▸ **TASK BRIEF**:
For every line in the data below that contains "global", copy the line.
MATERIALS PROVIDED Start Marker
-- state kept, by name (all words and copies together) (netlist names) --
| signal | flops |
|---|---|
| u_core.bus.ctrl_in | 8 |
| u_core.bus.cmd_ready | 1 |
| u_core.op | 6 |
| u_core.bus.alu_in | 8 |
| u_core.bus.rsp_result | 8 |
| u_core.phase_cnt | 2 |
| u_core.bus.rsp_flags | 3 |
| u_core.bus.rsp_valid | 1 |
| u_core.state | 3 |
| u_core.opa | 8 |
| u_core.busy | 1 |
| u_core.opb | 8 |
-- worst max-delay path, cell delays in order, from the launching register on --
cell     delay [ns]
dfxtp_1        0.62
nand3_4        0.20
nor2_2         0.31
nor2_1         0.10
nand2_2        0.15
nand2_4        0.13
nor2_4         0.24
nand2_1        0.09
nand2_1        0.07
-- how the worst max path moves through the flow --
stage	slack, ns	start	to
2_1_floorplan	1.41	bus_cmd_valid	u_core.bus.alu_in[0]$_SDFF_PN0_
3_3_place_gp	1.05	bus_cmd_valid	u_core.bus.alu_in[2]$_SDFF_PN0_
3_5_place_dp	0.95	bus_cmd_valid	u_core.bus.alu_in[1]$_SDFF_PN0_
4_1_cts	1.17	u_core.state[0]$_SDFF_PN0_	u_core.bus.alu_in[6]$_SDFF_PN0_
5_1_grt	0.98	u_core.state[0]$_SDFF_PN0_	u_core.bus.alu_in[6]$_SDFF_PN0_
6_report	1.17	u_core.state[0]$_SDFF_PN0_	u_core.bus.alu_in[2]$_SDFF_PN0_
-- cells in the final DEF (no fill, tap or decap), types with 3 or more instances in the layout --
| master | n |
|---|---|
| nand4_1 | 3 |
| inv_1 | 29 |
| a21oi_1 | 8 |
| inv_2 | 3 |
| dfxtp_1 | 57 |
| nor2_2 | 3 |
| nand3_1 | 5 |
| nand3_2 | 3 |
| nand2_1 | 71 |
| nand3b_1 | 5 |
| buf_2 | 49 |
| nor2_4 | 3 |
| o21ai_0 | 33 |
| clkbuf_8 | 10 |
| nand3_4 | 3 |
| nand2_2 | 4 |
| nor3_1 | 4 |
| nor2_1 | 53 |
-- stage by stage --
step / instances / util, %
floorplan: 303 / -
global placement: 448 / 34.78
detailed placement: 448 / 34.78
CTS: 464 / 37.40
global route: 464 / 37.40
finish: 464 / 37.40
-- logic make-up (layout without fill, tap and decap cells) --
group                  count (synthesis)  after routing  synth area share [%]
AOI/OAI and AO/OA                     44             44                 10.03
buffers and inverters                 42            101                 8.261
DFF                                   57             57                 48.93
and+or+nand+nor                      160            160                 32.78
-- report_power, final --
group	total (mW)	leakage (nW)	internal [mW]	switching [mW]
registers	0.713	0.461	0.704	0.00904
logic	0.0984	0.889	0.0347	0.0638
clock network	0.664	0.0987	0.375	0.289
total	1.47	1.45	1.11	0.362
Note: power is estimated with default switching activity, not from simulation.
MATERIALS PROVIDED End Marker
▸ **OUTPUT BELOW**:
global placement: 448 / 34.78
global route: 464 / 37.40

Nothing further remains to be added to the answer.